Beate et Serge Klarsfeld, une photo de l'exposition de Nice
Beate et Serge Klarsfeld, une photo de l'exposition de Nice © France 3 Culturebox Capture d'écran

Beate et Serge Klarsfeld, les chasseurs de nazis au cœur d'une exposition à Nice

Mis à jour le 09/01/2019 à 13H41, publié le 09/01/2019 à 12H07

Jusqu'au 27 janvier 2019, le musée Masséna de Nice accueille "Beate et Serge Klarsfeld, les combats de la Mémoire 1968-1978", une exposition conçue et réalisée par le Mémorial de la Shoah.

Entre 1941 et 1944, la famille Klarsfeld trouve refuge à Nice, fuyant les persécutions nazies envers les Juifs. En 1943, le petit Serge âgé de 8 ans parvient à échapper à la Gestapo. Son père n'a pas la même chance et disparaîtra à Auschwitz-Birkenau. Devenu avocat, Serge et son épouse Beate décideront de chasser les nazis qui vivent en toute impunité après la fin de la deuxième guerre. Couple inattendu quand on sait que, de son côté, Beate vient d'une famille allemande, elle est la fille d'un soldat de la Wehrmacht. L'exposition de Nice revient sur une décennie importante de la carrière des deux époux dans leur traque des criminels de guerre.

Je ne tolère pas qu’un ancien nazi puisse devenir chancelier. Je l’ai giflé pour le marquer et pour faire savoir au monde entier qu’il y a des Allemands qui refusent cette honte

Beate Klarsfeld dans "Mémoires"

En 1968, la jeune femme devient mondialement connue en giflant publiquement Kurt Kiesinger (à ne pas confondre avec le secrétaire d'Etat américain mais d'origine allemande Henry Kissinger). Ancien nazi, Kiesinger, chancelier depuis 1966, fait alors campagne pour sa réélection. L'action des Klarsfeld porte ses fruits puisque l'élection de 1969 portera au pouvoir un nouveau chancelier, l'ancien résistant Willy Brandt. L'un de ses premiers actes sera de gracier Beate Klarsfeld poursuivie pour la gifle. 

L'exposition Beate et Serge Klarsfeld à Nice

Le procès de Cologne

La période évoquée par l'exposition se referme en 1978, juste avant que se tienne à Cologne le procès de trois autres anciens nazis démasqués par les Klarsfeld, Ernst Heinrichsohn, Kurt Lischka et Herbert Hagen.

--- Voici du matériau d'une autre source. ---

Context: an optimization exercise on an open-source flow, tuned for small area. The choices shown serve that exercise and are no tape-out recipe. Function was checked by simulation only, so behaviour that the tests miss may differ from the original. Power figures rest on the tool's default switching activity, not on a simulated workload.

File: design/flow/design.v
module mtm_Alu_deserializer (
  input  wire        clk,
  input  wire        rst_n,
  input  wire        sin,
  output reg  [31:0] A,
  output reg  [2:0]  op,
  output wire        shift_b,
  output wire        load_c,
  output reg  [2:0]  kind
);
localparam IDLE = 2'd0;
localparam LOAD = 2'd1;
localparam DERR = 2'd2;
localparam STOP = 2'd3;
reg [1:0] state;
reg [3:0] q;       
reg [3:0] k;       
reg [3:0] crc;
reg       msb;
reg       echo;
wire payload = (state == LOAD) && (q >= 4'd2) && (q <= 4'd9);
wire ctlpkt  = (k == 4'd8);
assign shift_b = payload && (k[3:2] == 2'b01);
assign load_c  = (state == LOAD) && ctlpkt && (q == 4'd10);
wire d  = (ctlpkt && q == 4'd2) ? 1'b1 : sin;
wire fb = crc[3] ^ d;
always @(*) begin
  kind = 3'd0;
  if (state == DERR)
    kind = 3'd2;
  else if (state == STOP) begin
    if (crc != 4'd0)
      kind = 3'd3;
    else if (!msb)
      kind = (op[1] == 1'b0) ? 3'd1 : 3'd4;
    else if (echo)
      kind = op[2] ? 3'd2 : 3'd3;
  end
end
always @(posedge clk) begin
  if (!rst_n) begin
    state <= IDLE;
  end
  else begin
    case (state)
      IDLE: begin
        if (!sin) begin
          state <= LOAD;
          q <= 4'd1;
          k <= 4'd0;
          crc <= 4'd0;
        end
      end
      LOAD: begin
        if (q == 4'd0) begin
          if (!sin) q <= 4'd1;
        end
        else if (q == 4'd1) begin
          if (sin != ctlpkt) begin
            state <= DERR;
            q <= 4'd9;
          end
          else
            q <= 4'd2;
        end
        else if (q == 4'd10) begin
          if (!sin) begin
            state <= DERR;
            q <= 4'd0;
          end
          else if (ctlpkt) begin
            state <= STOP;
            q <= 4'd2;
          end
          else begin
            q <= 4'd0;
            k <= k + 4'd1;
          end
        end
        else begin
          q <= q + 4'd1;
          crc <= {crc[2], crc[1], crc[0] ^ fb, fb};
          if (k[3:2] == 2'b00)
            A <= {A[30:0], sin};
          if (ctlpkt) begin
            if (q == 4'd2) msb <= sin;
            if (q >= 4'd3 && q <= 4'd5) op <= {op[1:0], sin};
            if (q == 4'd6)
              echo <= msb && ((op == 3'b010 && crc == 4'b0101) ||
                              (op == 3'b100 && crc == 4'b1001));
          end
        end
      end
      default: begin
        if (q != 4'd0)
          q <= q - 4'd1;
        else
          state <= IDLE;
      end
    endcase
  end
end
endmodule
module mtm_Alu_core(
  input  wire        clk,
  input  wire        sin,
  input  wire [31:0] A,
  input  wire [2:0]  op,
  input  wire        shift_b,
  input  wire        load_c,
  input  wire        shift_c,
  output reg  [31:0] B,
  output reg         cr,
  output reg         of,
  output reg         zr,
  output reg         neg
);
wire        arith = op[2];
wire        sub   = op[0];
wire [32:0] sum   = {1'b0, A} + {1'b0, sub ? ~B : B} + {32'd0, sub};
wire [31:0] C     = arith ? sum[31:0] : (sub ? (A | B) : (A & B));
wire        bw    = sum[32] ^ sub;
always @(posedge clk) begin
  if (load_c) begin
    B   <= C;
    cr  <= arith && bw;
    of  <= arith && (A[31] == B[31]) && (sum[31] != A[31]);
    neg <= arith && (sub ? bw : sum[31]);
    zr  <= arith;
  end
  else begin
    if (shift_b || shift_c)
      B <= {B[30:0], sin};
    if (shift_c && B[31])
      zr <= 1'b0;
  end
end
endmodule
module mtm_Alu_serializer(
  input  wire       clk,
  input  wire       rst_n,
  input  wire [2:0] kind,
  input  wire       cbit,
  input  wire       cr,
  input  wire       of,
  input  wire       zr,
  input  wire       neg,
  output wire       shift_c,
  output reg        sout
);
reg       busy;
reg [3:0] sq;      
reg [2:0] sk;      
reg [2:0] code;
reg [2:0] crc;
reg       se;      
wire dbit = busy && (sq >= 4'd2) && (sq <= 4'd9);
assign shift_c = dbit && !sk[2];
reg [7:0] ctl;
always @(*) begin
  case (code)
    3'd2:    ctl = 8'b11001001;
    3'd3:    ctl = 8'b10100101;
    3'd4:    ctl = 8'b10010011;
    default: ctl = {1'b0, cr, of, zr, neg, crc[2], crc[2], crc[2]};
  endcase
end
reg bitv;
always @(*) begin
  if (!sk[2])
    bitv = cbit;
  else
    bitv = ctl[4'd9 - sq];
end
wire fb = crc[2] ^ bitv;
always @(posedge clk) begin
  if (!rst_n) begin
    busy <= 1'b0;
    se   <= 1'b1;
    sout <= 1'b1;
  end
  else begin
    sout <= se;
    if (!busy) begin
      se <= 1'b1;
      if (kind != 3'd0) begin
        busy <= 1'b1;
        sq   <= 4'd0;
        sk   <= (kind == 3'd1) ? 3'd0 : 3'd4;
        code <= kind;
        crc  <= 3'd0;
      end
    end
    else if (sq == 4'd0) begin
      se <= 1'b0;
      sq <= 4'd1;
    end
    else if (sq == 4'd1) begin
      se <= sk[2];
      sq <= 4'd2;
    end
    else if (sq == 4'd10) begin
      se <= 1'b1;
      if (sk[2])
        busy <= 1'b0;
      else begin
        sk <= sk + 3'd1;
        sq <= 4'd0;
      end
    end
    else begin
      se <= bitv;
      sq <= sq + 4'd1;
      if (sk != 3'd0 || sq != 4'd2)
        crc <= {crc[1], crc[0] ^ fb, fb};
    end
  end
end
endmodule
module mtm_Alu (
    input  wire clk,    
    input  wire rst_n,  
    input  wire sin,    
    output wire sout    
);
wire [31:0] A;
wire [31:0] B;
wire [2:0]  op;
wire        shift_b;
wire        load_c;
wire [2:0]  kind;
wire        shift_c;
wire        cr, of, zr, neg;
mtm_Alu_deserializer u_mtm_Alu_deserializer(
  .clk    (clk),
  .rst_n  (rst_n),
  .sin    (sin),
  .A      (A),
  .op     (op),
  .shift_b(shift_b),
  .load_c (load_c),
  .kind   (kind)
);
mtm_Alu_core u_mtm_Alu_core(
  .clk    (clk),
  .sin    (sin),
  .A      (A),
  .op     (op),
  .shift_b(shift_b),
  .load_c (load_c),
  .shift_c(shift_c),
  .B      (B),
  .cr     (cr),
  .of     (of),
  .zr     (zr),
  .neg    (neg)
);
mtm_Alu_serializer u_mtm_Alu_serializer(
  .clk    (clk),
  .rst_n  (rst_n),
  .kind   (kind),
  .cbit   (B[31]),
  .cr     (cr),
  .of     (of),
  .zr     (zr),
  .neg    (neg),
  .shift_c(shift_c),
  .sout   (sout)
);
endmodule
File: design/flow/run.sh
#!/bin/bash
# synth_recipe.tcl (not shown) runs the flow's synth.tcl, then flattens the netlist and writes it again
# the make line also repeats each setting of config.mk as NAME=value (left out here)
make -C /OpenROAD-flow-scripts/flow DESIGN_CONFIG=/design/flow/config.mk WORK_HOME=/design/flow/orfs CLKGATE_MAP_FILE= SYNTH_SCRIPT=/design/flow/synth_recipe.tcl finish
File: design/flow/config.mk
export PLATFORM = sky130hd
export DESIGN_NAME = mtm_Alu
export DESIGN_NICKNAME = mtm_Alu
export VERILOG_FILES = /design/flow/design.v
export SDC_FILE = /design/flow/constraint.sdc
export NUM_CORES = 4
export LEC_CHECK = 0
export CAP_MARGIN = 20
export CORE_MARGIN = 2
export CORE_UTILIZATION = 40
export PLACE_DENSITY = 0.6
export SLEW_MARGIN = 20
File: design/flow/constraint.sdc
create_clock -name core_clock -period 10.0 [get_ports {clk}]
set_input_delay 2.0000 -clock core_clock [delete_from_list [all_inputs] [get_ports {clk}]]
set_output_delay 2.0000 -clock core_clock [all_outputs]
set_load 0.01 [all_outputs]
==> metrics.csv, run 1 <==
metric,value,unit
top post-synthesis cells by count,"98 x edfxtp_1, 90 x a21oi_1, 82 x nand2_1",
syn_nets,889,
Post-synth ARST share,0,%
Relative slew margins,39.6,%
Top Layer Used,met4,
Synth top area share,37.9,%
"flops & latches, synth",103,
period utilisation layout,37.2,%
Fillers,1912,
"Cell Area, Placed",7990,um2
IO Count,4,
Hold Crit Class,flip-flop to flip-flop,
crit-path max cell delay,0.96,ns
HP Start,u_mtm_Alu_serializer.se,
CTS max path bufs,2,
non-filler instance count after layout,1083,
register area share after synthesis,39.2,%
slowest CP cell,or3_2,
largest net degree at the start of global routing,68,
share of cells above drive strength 1,5.35,%
Final Critical Period,3.72,ns
crit start category,flip-flop,
metal3 WL,365,um
nets,869,
vias per cell,5.48,
CP Max Fanout,51,
Area contributors post-synth,"edfxtp_1 38%, ha_1 7.6%, a21oi_1 5.8%",
Post-CTS Repair Setup Buffers,0,
area delta synth->final,6.47,%
Final Total Pwr,0.00143,W
"Reg clk slew, reported paths",0.07,ns
Most common cell on crit path,inv_1,
# port buffers,3,
WHS,0.416,ns
routability congestion estimate,0.840,
cell area after synthesis,7760,um2
Inserted Diodes,0,
final wirelength,16.8,mm
Crit Path Class,flip-flop to flip-flop,
first-pass GRT wire length,28.1,mm
reg2reg setup slack,6.28,ns
ys flop type,edfxtp_1,
initial drt markers,413,
Synth warnings,3,
Worst Path Required,10.11,ns
arrival time worst endpoint,3.83,ns
hold_buf cts,0,
syn_area_per_cell,9.26,um2
vias,5938,
initial antenna violation count,0,
DRC Markers,0,
CTS tree,yes,
Final Slew Violations,0,
Final Hold Viols,0,
Final ANT Viol Nets,0,
"Distinct cells, synth",81,
leak pwr,3.08,nW
vias in the first global route,5594,
Die Wd,143,um
core area,18900,um2
Power Density,173,nW/um2
GR Overflow Total,0,
unrepaired setup endpoints after global routing,no,
post-cts gate resize count,0,
Final Skew,0.00902,ns
Mapped Cells,838,
Post-DP HPWL,11.6,mm
peak supply drop,0.0000831,V
Post-synth EDFFs,98,
TritonCTS Buffers,9,
crit path from,u_mtm_Alu_deserializer.q[0],
Initial Util,41.1,%
most frequent cell after synthesis,edfxtp_1,
# setup viols final,0,
M1 WL,8.59,mm
num rows,50,
Clock Sinks,103,
wire per inst,15.5,um
Reg-to-Reg Start,u_mtm_Alu_deserializer.q[0],
CTS root buffer,clkbuf_16,
total iterations of the first detailed-routing run,5,
H-tree depth,3,
Critical Path End Type,flip-flop,
total negative slack,0,ns
Slew @ Worst Pin,0.906,ns
Met2 Wirelength,7.58,mm
"Clk Latency, worst-skew pair",0.36,ns
outcome,timing/DRC/antenna clean,
Inst Count DP,1067,
"final std cell area, no fill",8260,um2
crit-path cells,inv_1 > ha_1 > nand3b_1 > or3_2 > inv_1 > nand2_1 > nor2_1 > a21oi_1,
"area leader, netlist",edfxtp_1,
die height,143,um
Peak Freq,269,MHz
total die area,20500,um2
GRT Total Usage,17.1,%
Max-cap violations,0,
## metrics by stage
step                      util, %  setup WS [ns]
after global placement       42.3           6.03
after detailed placement     42.3           5.98
after floorplan                 -           5.28
after global routing         43.7           5.97
final                        43.7           6.28
after CTS                    43.7           6.28
## layout by cell type, fill, tap and decap left out, types with 15 or more instances in the layout
cell type and instances:
edfxtp_1 98, a21oi_1 90, nand2_1 82, nor2_1 68, o21ai_0 62, xor2_1 49, ha_1 47, inv_1 29
nor3_1 18, a21o_1 17, xnor2_1 15, and2_1 15, a31oi_1 15
## power breakdown
part	internal (W)	leakage (nW)	switching, W
logic	0.000195	2.02	0.000271
clock network	0.000169	0.128	0.000162
registers	0.000548	0.937	0.0000797
total	0.000913	3.08	0.000513
## final timing paths
check / endpoint / cells past startpoint
worst min-delay path: u_mtm_Alu_serializer.sout / 1
worst max register to register: u_mtm_Alu_core.B[27] / 8
worst max-delay path: u_mtm_Alu_core.B[27] / 8
worst min register to register: u_mtm_Alu_serializer.sout / 1
## flip-flops by register name (all words and copies together) (netlist names)
signal                        flops
u_mtm_Alu_deserializer.q          4
u_mtm_Alu_serializer.crc          3
u_mtm_Alu_serializer.sout         1
u_mtm_Alu_deserializer.msb        1
u_mtm_Alu_serializer.code         3
u_mtm_Alu_core.of                 1
u_mtm_Alu_deserializer.k          4
u_mtm_Alu_core.B                 32
u_mtm_Alu_core.cr                 1
u_mtm_Alu_deserializer.echo       1
u_mtm_Alu_deserializer.A         32
u_mtm_Alu_deserializer.crc        4
u_mtm_Alu_serializer.sq           4
u_mtm_Alu_core.neg                1
u_mtm_Alu_core.zr                 1
u_mtm_Alu_serializer.sk           3
u_mtm_Alu_deserializer.state      2
u_mtm_Alu_serializer.se           1
u_mtm_Alu_serializer.busy         1
u_mtm_Alu_deserializer.op         3
## critical path, delay by kind of cell (launching register included)
| family | cells | cell delay [ns] |
|---|---|---|
| AOI/OAI and AO/OA | 1 | 0.07 |
| adders and majority gates | 1 | 0.27 |
| buffers and inverters | 2 | 0.84 |
| DFF | 1 | 0.46 |
| and+or+nand+nor | 4 | 1.81 |
## routing by layer
metal | vias up | global-route usage (%)
li1 | 3048 | -
met4 | 0 | 5.88
met3 | 18 | 2.01
met1 | 2808 | 24.4
met2 | 64 | 27.1
met5 | - | 0
## area by class of cell
cell class	instances	area [um2]	share of cell area, %
Inverter	29	109	1.32
Timing Repair Buffer	9	75.1	0.909
Multi-Input combinational cell	666	4440	53.8
Tap cell	260	325	3.94
Clock inverter	5	33.8	0.409
Clock buffer	11	233	2.82
Sequential cell	103	3040	36.8
## kinds of logic after synthesis
group	after synthesis	synth area share, %
AOI/OAI and AO/OA	275	23.0
DFF	103	39.2
and+or+nand+nor	262	16.7
adders and majority gates	52	8.35
buffers and inverters	69	3.61
xor gates and xnor gates	65	7.51
muxes	12	1.63
==> inputs of run 2 (changes only) <==
--- a/design/flow/design.v
+++ b/design/flow/design.v
@@ -5,7 +5,8 @@
   output reg  [31:0] A,
   output reg  [2:0]  op,
   output wire        shift_b,
-  output wire        load_c,
+  output wire        alu_en,
+  output wire [1:0]  slice,
   output reg  [2:0]  kind
 );
 localparam IDLE = 2'd0;
@@ -21,7 +22,8 @@
 wire payload = (state == LOAD) && (q >= 4'd2) && (q <= 4'd9);
 wire ctlpkt  = (k == 4'd8);
 assign shift_b = payload && (k[3:2] == 2'b01);
-assign load_c  = (state == LOAD) && ctlpkt && (q == 4'd10);
+assign alu_en  = payload && ctlpkt && (q >= 4'd6);
+assign slice   = {~q[1], q[0]};
 wire d  = (ctlpkt && q == 4'd2) ? 1'b1 : sin;
 wire fb = crc[3] ^ d;
 always @(*) begin
@@ -107,7 +109,8 @@
   input  wire [31:0] A,
   input  wire [2:0]  op,
   input  wire        shift_b,
-  input  wire        load_c,
+  input  wire        alu_en,
+  input  wire [1:0]  slice,
   input  wire        shift_c,
   output reg  [31:0] B,
   output reg         cr,
@@ -115,18 +118,34 @@
   output reg         zr,
   output reg         neg
 );
-wire        arith = op[2];
-wire        sub   = op[0];
-wire [32:0] sum   = {1'b0, A} + {1'b0, sub ? ~B : B} + {32'd0, sub};
-wire [31:0] C     = arith ? sum[31:0] : (sub ? (A | B) : (A & B));
-wire        bw    = sum[32] ^ sub;
+wire       arith = op[2];
+wire       inv   = op[2] & op[0];
+wire [7:0] a     = A[8*slice +: 8];
+wire [7:0] b     = B[8*slice +: 8];
+wire       cin   = (slice == 2'd0) ? inv : cr;
+wire [8:0] c;
+wire [7:0] s;
+wire [7:0] r;
+assign c[0] = cin;
+genvar i;
+generate
+  for (i = 0; i < 8; i = i + 1) begin : g_bit
+    wire bx = b[i] ^ inv;
+    assign s[i]   = a[i] ^ bx ^ c[i];
+    assign c[i+1] = (a[i] & bx) | (c[i] & (a[i] ^ bx));
+    assign r[i]   = arith ? s[i] : (op[0] ? (a[i] | b[i]) : (a[i] & b[i]));
+  end
+endgenerate
+wire last = (slice == 2'd3);
 always @(posedge clk) begin
-  if (load_c) begin
-    B   <= C;
-    cr  <= arith && bw;
-    of  <= arith && (A[31] == B[31]) && (sum[31] != A[31]);
-    neg <= arith && (sub ? bw : sum[31]);
-    zr  <= arith;
+  if (alu_en) begin
+    B[8*slice +: 8] <= r;
+    cr <= last ? (arith & (c[8] ^ inv)) : c[8];
+    if (last) begin
+      of  <= arith && (a[7] == b[7]) && (s[7] != a[7]);
+      neg <= arith && (inv ? ~c[8] : s[7]);
+      zr  <= arith;
+    end
   end
   else begin
     if (shift_b || shift_c)
@@ -227,7 +246,8 @@
 wire [31:0] B;
 wire [2:0]  op;
 wire        shift_b;
-wire        load_c;
+wire        alu_en;
+wire [1:0]  slice;
 wire [2:0]  kind;
 wire        shift_c;
 wire        cr, of, zr, neg;
@@ -238,7 +258,8 @@
   .A      (A),
   .op     (op),
   .shift_b(shift_b),
-  .load_c (load_c),
+  .alu_en (alu_en),
+  .slice  (slice),
   .kind   (kind)
 );
 mtm_Alu_core u_mtm_Alu_core(
@@ -247,7 +268,8 @@
   .A      (A),
   .op     (op),
   .shift_b(shift_b),
-  .load_c (load_c),
+  .alu_en (alu_en),
+  .slice  (slice),
   .shift_c(shift_c),
   .B      (B),
   .cr     (cr),
==> run 2 against run 1 <==
Net effect: still clean on timing, DRC and antenna; via count decreased by 29%; register-to-register slack got worse by 1.9 ns; first-iteration DRC count decreased by 5.3%; worst setup slack got worse by 1.9 ns; sequential cell count unchanged; final cell count decreased by 32%; sequential power decreased by 3%; critical path depth increased by 8; routed wire length decreased by 23%; non-clock buffer count increased by 1.
==> metrics.csv, run 2 <==
metric,value,unit,change
register area share after synthesis,50.1,%,+11 points
crit start category,flip-flop,,
combinational share of power,42.9,%,+10 points
routability congestion estimate,0.874,,+4.0%
r2r endpoint,u_mtm_Alu_core.B[31],,
Die Wd,127,um,-11%
GRT Total Usage,16.7,%,-0.47 points
Post-synth EDFFs,98,,unchanged
initial drt markers,391,,-5.3%
"area leader, netlist",edfxtp_1,,
CTS max path bufs,2,,unchanged
total negative slack,0,ns,unchanged
Setup crit end,u_mtm_Alu_core.B[31],,
# port buffers,3,,unchanged
Synth warnings,3,,unchanged
post-cts gate resize count,0,,unchanged
Max-cap violations,0,,unchanged
"most common cell after layout, fill and taps aside",edfxtp_1,,
outcome,timing/DRC/antenna clean,,
"Clk Latency, worst-skew pair",0.36,ns,about the same
Critical Path End Type,flip-flop,,
IO Count,4,,unchanged
Post-synth ARST share,0,%,unchanged
top post-synthesis cells by count,"98 x edfxtp_1, 60 x nand2_1, 50 x a21oi_1",,
DRC Markers,0,,unchanged
die height,127,um,-11%
unrepaired setup endpoints after global routing,no,,
hold path cells,1,,unchanged
worst r2r path cells,16,,+8
leak pwr,2.31,nW,-25%
wire per inst,17.5,um,+13%
reg2reg setup slack,4.41,ns,-1.87 ns
adder-cell share of the synthesized area,5.91,%,-2.4 points
Inserted Diodes,0,,unchanged
arrival time worst endpoint,5.79,ns,+1.96 ns
Compound-Gate Fraction of Synth Area,15.3,%,-7.7 points
largest net degree at the start of global routing,69,,+1.5%
cell area after synthesis,6080,um2,-22%
vias per cell,5.70,,+3.9%
total die area,16200,um2,-21%
crit path from,u_mtm_Alu_deserializer.op[2],,
Slew @ Worst Pin,1.00,ns,+0.0974 ns
simple-gate area share of the yosys netlist,14.2,%,-2.5 points
final wirelength,12.9,mm,-23%
hold_buf cts,0,,unchanged
multiplexer share of the synthesized area,6.50,%,+4.9 points
Synth top area share,48.4,%,+10 points
"Distinct cells, synth",60,,-26%
Reg-to-Reg Start,u_mtm_Alu_deserializer.op[2],,
"Cell Area, Placed",6240,um2,-22%
"flops & latches, synth",103,,unchanged
WHS,0.435,ns,+0.0185 ns
CTS tree,yes,,
initial antenna violation count,0,,unchanged
xor/xnor share of the synthesized area,3.11,%,-4.4 points
Final Critical Period,5.59,ns,+1.87 ns
syn_area_per_cell,10.9,um2,+18%
core area,15000,um2,-20%
GR Overflow Total,0,,unchanged
"final std cell area, no fill",6510,um2,-21%
Relative slew margins,31.4,%,-8.2 points
H-tree depth,3,,unchanged
Post-DP HPWL,8.90,mm,-23%
num rows,45,,-10%
HP Start,u_mtm_Alu_serializer.se,,
peak supply drop,0.000147,V,+76%
Net Sw Frac,39.5,%,+3.5 points
Peak Freq,179,MHz,-33%
Final Hold Viols,0,,unchanged
first-pass GRT wire length,21.2,mm,-25%
Hold Crit Class,flip-flop to flip-flop,,
area delta synth->final,7.04,%,
Crit Path Class,flip-flop to flip-flop,,
Final Slew Violations,0,,unchanged
Power Density,251,nW/um2,+46%
# setup viols final,0,,unchanged
main combinational cell family by area after synthesis,compound AO/OA/AOI/OAI gates,,
Int Power,0.000990,W,+8.5%
Final Total Pwr,0.00164,W,+15%
vias,4215,,-29%
Initial Util,40.4,%,-0.63 points
CTS root buffer,clkbuf_16,,
total iterations of the first detailed-routing run,5,,unchanged
Clock Sinks,103,,unchanged
Final Skew,0.00891,ns,-0.000112 ns
Mapped Cells,557,,-34%
share of cells above drive strength 1,9.96,%,+4.6 points
highest-count cells in the layout ignoring fill and taps,"98 x edfxtp_1, 60 x nand2_1, 50 x a21oi_1",,
nets,573,,-34%
Worst Path Required,10.20,ns,+0.09 ns
"Reg clk slew, reported paths",0.07,ns,about the same
most frequent cell after synthesis,edfxtp_1,,
ys flop type,edfxtp_1,,
NetSw,0.000646,W,+26%
biggest regs,"u_mtm_Alu_core.B (32), u_mtm_Alu_deserializer.A (32)",,
CP Max Fanout,17,,-67%
syn_nets,583,,-34%
clock share of power,19.7,%,-3.6 points
Flop pwr share,37.3,%,-6.8 points
vias in the first global route,4017,,-28%
Post-CTS Repair Setup Buffers,0,,unchanged
TritonCTS Buffers,9,,unchanged
period utilisation layout,55.9,%,+19 points
Final ANT Viol Nets,0,,unchanged
Area contributors post-synth,"edfxtp_1 48%, mux4_2 5.9%, a21oi_1 4.1%",,
[run 2: changes by cell type after synthesis, sizes merged, moves of 17 or more]
cell / delta
a21oi: -44
xor2: -41
ha: -32
o21ai: -31
nor2: -26
nand2: -23
a21o: -17
[run 2: logic make-up (layout without fill, tap and decap cells)]
logic type,after synthesis,after routing
compound gates,147,147
simple gates,179,179
buf+inv,65,60
flops,103,103
fa+ha+maj,24,24
xor+xnor,20,20
mux,19,19
[run 2: power groups by stage]
| stage | clock (W) | combinational (W) | sequential [W] |
|---|---|---|---|
| 6_report | 0.000322 | 0.000703 | 0.000611 |
| 3_5_place_dp | 0 | 0.000695 | 0.000619 |
| 4_1_cts | 0.000331 | 0.000700 | 0.000610 |
| 2_1_floorplan | 0 | 0.000559 | 0.000587 |
| 5_1_grt | 0.000344 | 0.000777 | 0.000621 |
| 3_3_place_gp | 0 | 0.000675 | 0.000619 |
[run 2: final cells by class]
class | count | area [um2]
clock buffers | 9 | 225
clock inverters | 7 | 40.0
fillers | 1368 | 8530
inverters | 34 | 128
multi-input cells | 389 | 2750
flip-flops and latches | 103 | 3040
well taps | 188 | 235
repair buffers | 10 | 82.6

Heinrichsohn, retrouvé alors qu'il est maire d'une petite ville a participé à la rafle du Vel d'Hiv. Il était adjoint du chef de la Gestapo de Paris. Il fut l'adjoint de Lischka qui fit de la Gestapo parisienne une organisation de mort et de traque des Juifs très efficace. Proche collaborateur de Eichmann, le SS Hagen participa à de nombreuses exactions contre les Juifs et les Résistants. Il s'occupa notamment de rafles à Paris et à Bordeaux. A l'issue du procès de Cologne, Heinrichsohn a été condamné à six ans de prison, Lischka à dix ans et Hagen à douze. Tous mourront tranquillement à un âge avancé et après avoir purgé leur peine.
 

Méditez ce verset de l'Ecclésiaste "c'est parce que l'on tarde à juger les coupables que le mal se répand sur la terre.

Beate Klarsfeld dans "Mémoires"


Parmi les autres personnes impliquées dans les atrocités de l'occupation, Maurice Papon, Paul Touvier, René Bousquet et Klaus Barbie doivent aux efforts de Beate et Serge Klarsfeld d'avoir été démasqués et pour certains d'être passés en jugement et condamnés.

Serge Klarsfeld a aujourd'hui 83 ans et Beate 79.